The Basel-based pharmaceuticals have been
in touch with firms and research organisations located in the Boston area since the
1980s. Sandoz entered into a collaboration
agreement with biotech pioneer Genetics
Institute in 1982. The blood growth factor
Leucomax, the first recombinant drug introduced by Sandoz in 1991, was an outcome
of this early agreement. By entering into
collaboration with the Dana Farber Cancer
Institute, Sandoz significantly reinforced its
activities in oncology. Collaborations with
Procept and Biotransplant starting in 1993
emphasised Sandoz’s ambitions in transplant medicine. Novartis continued the early
activities of Sandoz mainly in the fields of
immunology and transplant medicine. In May
2000, Novartis entered into a strategic alliance
with Vertex Pharmaceuticals. This $800 million discovery agreement implied an intensive
knowledge transfer in the field of protein
kinases (Zeller, 2002). Hoffmann-La Roche
was more oriented towards the San Francisco
Bay area, establishing a close strategic alliance
with Genentech in 1989 and acquiring Syntex
in 1994. Nevertheless, it increasingly became
active in the Boston area, entering into collaborations with Millenium Pharmaceuticals
in 1994, LeukoSite in 1996, ArQule in 1996
and 2004 and other companies (Zeller, 2003).
The most significant boost for the Boston
area’s biotechnology industry and far-reaching change for Novartis’ research organisation
were triggered by Novartis’ announcement
on 6 May 2002 that it would establish a big
research centre in Cambridge just adjacent
to MIT. Novartis leased laboratory facilities
from MIT and additionally reshuffled an old
candy factory.
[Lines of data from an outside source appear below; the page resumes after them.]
===== src/rtl/bmp_pkg.sv =====
// bmp_pkg: shared types, codes and constants for the banked memory pager
// used by bmp_xlate and banked_memory_pager_with_dos_trap
// no dependencies
`timescale 1ns / 1ps
`default_nettype none

package bmp_pkg;

  // default number of physical ram pages
  localparam int RAM_PAGE_COUNT_DEF = 8;

  // field widths
  localparam int OP_W     = 3;
  localparam int ADDR_W   = 16;
  localparam int BYTE_W   = 8;
  localparam int TGT_W    = 3;
  localparam int ROM_W    = 2;
  localparam int PAGE_W   = 3;
  localparam int OFFS_W   = 14;

  // stream payload widths, padded to whole bytes
  localparam int IN_DATA_W  = 24;
  localparam int OUT_DATA_W = 24;

  // decode constants
  localparam logic [ADDR_W-1:0] PORT_DECODE_MASK = 16'h8002;
  localparam logic [7:0]        TRAP_PAGE_HI     = 8'h3D;
  localparam int                ROM48_BIT        = 4;
  localparam logic [PAGE_W-1:0] SLOT1_PAGE       = 3'd5;
  localparam logic [PAGE_W-1:0] SLOT2_PAGE       = 3'd2;

  typedef enum logic [OP_W-1:0] {
    OP_READ  = 3'd0,
    OP_WRITE = 3'd1,
    OP_FETCH = 3'd2,
    OP_PORT  = 3'd3,
    OP_TRAP  = 3'd4
  } opcode_t;

  typedef enum logic [TGT_W-1:0] {
    TGT_ROM     = 3'd0,
    TGT_RAM     = 3'd1,
    TGT_DISCARD = 3'd2,
    TGT_TRAP    = 3'd3,
    TGT_NONE    = 3'd4
  } target_t;

  typedef enum logic [ROM_W-1:0] {
    ROM_128 = 2'd0,
    ROM_48  = 2'd1,
    ROM_DOS = 2'd2
  } rom_t;

  typedef enum logic [1:0] {
    SLOT_ROM   = 2'd0,
    SLOT_RAM5  = 2'd1,
    SLOT_RAM2  = 2'd2,
    SLOT_PAGED = 2'd3
  } slot_t;

  // paging state
  typedef struct packed {
    logic [BYTE_W-1:0] port_value;
    rom_t              rom_select;
    logic              dos_active;
  } pager_state_t;

  // one translated access
  typedef struct packed {
    target_t           target;
    logic [ROM_W-1:0]  rom_id;
    logic [PAGE_W-1:0] ram_page;
    logic [OFFS_W-1:0] page_offset;
    logic              port_hit;
    logic              trap_switched;
  } xlate_result_t;

endpackage

`default_nettype wire


===== src/rtl/bmp_xlate.sv =====
// bmp_xlate: combinational address translation and paging state update
// depends on bmp_pkg
`timescale 1ns / 1ps
`default_nettype none

module bmp_xlate
  import bmp_pkg::*;
#(
  parameter int RAM_PAGE_COUNT = RAM_PAGE_COUNT_DEF
) (
  input  wire opcode_t           opcode,
  input  wire logic [ADDR_W-1:0] address,
  input  wire logic [BYTE_W-1:0] data_byte,
  input  wire pager_state_t      state_cur,
  output pager_state_t           state_nxt,
  output xlate_result_t          result
);

  localparam int PageIdxW = $clog2(RAM_PAGE_COUNT);

  slot_t slot;
  logic  trap_page;

  assign slot      = slot_t'(address[ADDR_W-1:ADDR_W-2]);
  assign trap_page = (address[ADDR_W-1:ADDR_W-8] == TRAP_PAGE_HI);

  always_comb begin
    result    = '0;
    result.target = TGT_NONE;
    state_nxt = state_cur;
    unique case (opcode)
      OP_READ, OP_WRITE, OP_FETCH: begin
        result.page_offset = address[OFFS_W-1:0];
        if (slot == SLOT_ROM) begin
          if (opcode == OP_WRITE) begin
            result.target = TGT_DISCARD;
          end else if (opcode == OP_FETCH && state_cur.rom_select == ROM_48 && trap_page) begin
            result.target = TGT_TRAP;
          end else begin
            result.target = TGT_ROM;
            result.rom_id = state_cur.rom_select;
          end
        end else if (opcode == OP_FETCH && state_cur.dos_active) begin
          // dos runs only from rom, fetches outside it are trapped
          result.target = TGT_TRAP;
        end else begin
          result.target = TGT_RAM;
          unique case (slot)
            SLOT_RAM5: result.ram_page = SLOT1_PAGE;
            SLOT_RAM2: result.ram_page = SLOT2_PAGE;
            default:   result.ram_page =
                         PAGE_W'({1'b0, state_cur.port_value[PageIdxW-1:0]});
          endcase
        end
      end
      OP_PORT: begin
        if ((address & PORT_DECODE_MASK) == '0) begin
          result.port_hit      = 1'b1;
          state_nxt.port_value = data_byte;
          state_nxt.rom_select = data_byte[ROM48_BIT] ? ROM_48 : ROM_128;
          state_nxt.dos_active = 1'b0;
        end
      end
      OP_TRAP: begin
        if (state_cur.rom_select == ROM_48 && trap_page) begin
          state_nxt.rom_select = ROM_DOS;
          state_nxt.dos_active = 1'b1;
          result.trap_switched = 1'b1;
        end else if (state_cur.rom_select == ROM_DOS && slot != SLOT_ROM) begin
          state_nxt.rom_select = ROM_48;
          state_nxt.dos_active = 1'b0;
          result.trap_switched = 1'b1;
        end
      end
      default: begin
        // unused opcodes leave everything as is
      end
    endcase
  end

endmodule

`default_nettype wire


===== src/rtl/banked_memory_pager_with_dos_trap.sv =====
// banked_memory_pager_with_dos_trap: top level of the 128k pager with dos trap
// depends on bmp_pkg and bmp_xlate
//
// channel  dir  handshake               payload
// in_      in   in_tvalid / in_tready   tuser: opcode; tdata: address, data_byte
// out_     out  out_tvalid / out_tready tuser: target; tdata: rom_id .. trap_switched
// cfg_     in   cfg_tvalid / cfg_tready tdata: boot_rom
//
// one access is taken per cycle while out_ does not stall; a result passes the input register,
// then the result register, before it is presented; throughput is set by the single translate
// stage, which reads and updates the paging state
// reset (rst_n low at a clock edge) loads the 128k rom, clears the port value and dos;
// in_tready and cfg_tready stay low while rst_n is low
// a boot_rom write reloads the same state with the chosen rom (3 acts as 2)
// a stall on out_ holds the result register; the input register keeps taking a
// transfer whenever it is empty or moves on in the same cycle
`timescale 1ns / 1ps
`default_nettype none

module banked_memory_pager_with_dos_trap
  import bmp_pkg::*;
#(
  parameter int RAM_PAGE_COUNT = RAM_PAGE_COUNT_DEF
) (
  input  wire logic                  clk,
  input  wire logic                  rst_n,
  // config
  input  wire logic                  cfg_tvalid,
  output logic                       cfg_tready,
  input  wire logic [ROM_W-1:0]      cfg_tdata,   // [1:0] boot_rom
  // access stream
  input  wire logic                  in_tvalid,
  output logic                       in_tready,
  input  wire logic [OP_W-1:0]       in_tuser,    // [2:0] opcode
  input  wire logic [IN_DATA_W-1:0]  in_tdata,    // [15:0] address, [23:16] data_byte
  // result stream
  output logic                       out_tvalid,
  input  wire logic                  out_tready,
  output logic [TGT_W-1:0]           out_tuser,   // [2:0] target
  output logic [OUT_DATA_W-1:0]      out_tdata    // [1:0] rom_id, [4:2] ram_page,
                                                  // [18:5] page_offset, [19] port_hit,
                                                  // [20] trap_switched, [23:21] zero
);

  // input register
  logic                s1_valid_r;
  logic [OP_W-1:0]     s1_op_r;
  logic [ADDR_W-1:0]   s1_addr_r;
  logic [BYTE_W-1:0]   s1_byte_r;
  logic                s1_advance;

  // result register
  logic                out_valid_r;
  xlate_result_t       out_res_r;

  // paging state
  pager_state_t        state_r;
  pager_state_t        state_nxt;
  xlate_result_t       res_nxt;

  // state loaded at reset or on a boot_rom write
  pager_state_t        boot_state;
  rom_t                boot_rom;

  // no transfer is taken while reset is held
  assign cfg_tready = rst_n;

  // a value of 3 saturates to the dos rom
  assign boot_rom = (cfg_tdata > ROM_W'(ROM_DOS)) ? ROM_DOS : rom_t'(cfg_tdata);
  always_comb begin
    boot_state            = '0;
    boot_state.rom_select = boot_rom;
    boot_state.dos_active = (boot_rom == ROM_DOS);
  end

  // the input stage moves on when the result register is free or being drained
  assign s1_advance = s1_valid_r && (!out_valid_r || out_tready);
  assign in_tready  = rst_n && (!s1_valid_r || s1_advance);

  bmp_xlate #(
    .RAM_PAGE_COUNT (RAM_PAGE_COUNT)
  ) u_xlate (
    .opcode    (opcode_t'(s1_op_r)),
    .address   (s1_addr_r),
    .data_byte (s1_byte_r),
    .state_cur (state_r),
    .state_nxt (state_nxt),
    .result    (res_nxt)
  );

  // input register: control
  always_ff @(posedge clk) begin
    if (!rst_n) begin
      s1_valid_r <= 1'b0;
    end else if (in_tready) begin
      s1_valid_r <= in_tvalid;
    end
  end

  // input register: payload
  always_ff @(posedge clk) begin
    if (in_tready && in_tvalid) begin
      s1_op_r   <= in_tuser;
      s1_addr_r <= in_tdata[ADDR_W-1:0];
      s1_byte_r <= in_tdata[ADDR_W+BYTE_W-1:ADDR_W];
    end
  end

  // paging state, updated as each access leaves the input stage unless a boot_rom write reloads it
  always_ff @(posedge clk) begin
    if (!rst_n) begin
      state_r <= '{port_value: '0, rom_select: ROM_128, dos_active: 1'b0};
    end else if (cfg_tvalid && cfg_tready) begin
      state_r <= boot_state;
    end else if (s1_advance) begin
      state_r <= state_nxt;
    end
  end

  // result register: control
  always_ff @(posedge clk) begin
    if (!rst_n) begin
      out_valid_r <= 1'b0;
    end else if (s1_advance) begin
      out_valid_r <= 1'b1;
    end else if (out_tready) begin
      out_valid_r <= 1'b0;
    end
  end

  // result register: payload
  always_ff @(posedge clk) begin
    if (s1_advance) begin
      out_res_r <= res_nxt;
    end
  end

  assign out_tvalid = out_valid_r;
  assign out_tuser  = out_res_r.target;
  assign out_tdata  = {3'b000, out_res_r.trap_switched, out_res_r.port_hit,
                       out_res_r.page_offset, out_res_r.ram_page, out_res_r.rom_id};

  // dos mode and the dos rom always go together
  a_dos_matches_rom: assert property (@(posedge clk) disable iff (!rst_n)
    state_r.dos_active == (state_r.rom_select == ROM_DOS))
    else $error("dos flag out of step with rom select");

  // the rom select never takes the unused code
  a_rom_select_legal: assert property (@(posedge clk) disable iff (!rst_n)
    state_r.rom_select == ROM_128 || state_r.rom_select == ROM_48 ||
    state_r.rom_select == ROM_DOS)
    else $error("rom select holds an unused code");

  // the input stage never overwrites a result that is still stalled
  a_no_overrun: assert property (@(posedge clk) disable iff (!rst_n)
    s1_advance |-> (!out_valid_r || out_tready))
    else $error("result register overrun");

  // port and trap flags only come with accesses that touch no memory
  a_flags_no_mem: assert property (@(posedge clk) disable iff (!rst_n)
    (out_valid_r && (out_res_r.port_hit || out_res_r.trap_switched))
      |-> out_res_r.target == TGT_NONE)
    else $error("flag raised on a memory access");

  // a trap-check switch flips the dos mode
  a_switch_flips_dos: assert property (@(posedge clk) disable iff (!rst_n)
    (s1_advance && res_nxt.trap_switched && !(cfg_tvalid && cfg_tready))
      |=> state_r.dos_active != $past(state_r.dos_active))
    else $error("trap switch did not change dos mode");

endmodule

`default_nettype wire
In a first step, Novartis invested
$250 million and announced it would spend
up to $4 billion within the next 10 years to
operate the new research centre. The new
Novartis Institute for Biomedical Research
(NIBR) began its operations in July 2003.
Novartis recruited an award-winning academic to lead the institute: Mark Fishman,
formerly chief of cardiology and director
of cardiovascular research at Massachusetts
General Hospital. Fishman’s nomination was
a conscious step to improve the recruitment
of good research unit heads, scientists and
technicians (Krasner, 2002; MIT News, 2002;
Novartis, 2002). The Financial Times quoted
Novartis CEO Vasella: “We concluded that the
biggest pool of untapped top scientists and
hospitals was in the Boston area” (Griffith,
2002). Novartis also chose Cambridge because
it expected better chances there to rejuvenate
its research culture, compared with a traditional pharmaceutical location. Novartis’
reorganisation of its research organisation
and its taking on an academic cardiologist
without business experience to set its future
research priorities reflect the fundamental
challenges of the innovation deficit faced by
the pharmaceutical industry (Whalen, 2005).
The effects on the internal research organisation were far-reaching. Fishman became the
global head of its pharmaceutical research
organisation regrouped in the NIBR and even
a member of Novartis’ executive committee.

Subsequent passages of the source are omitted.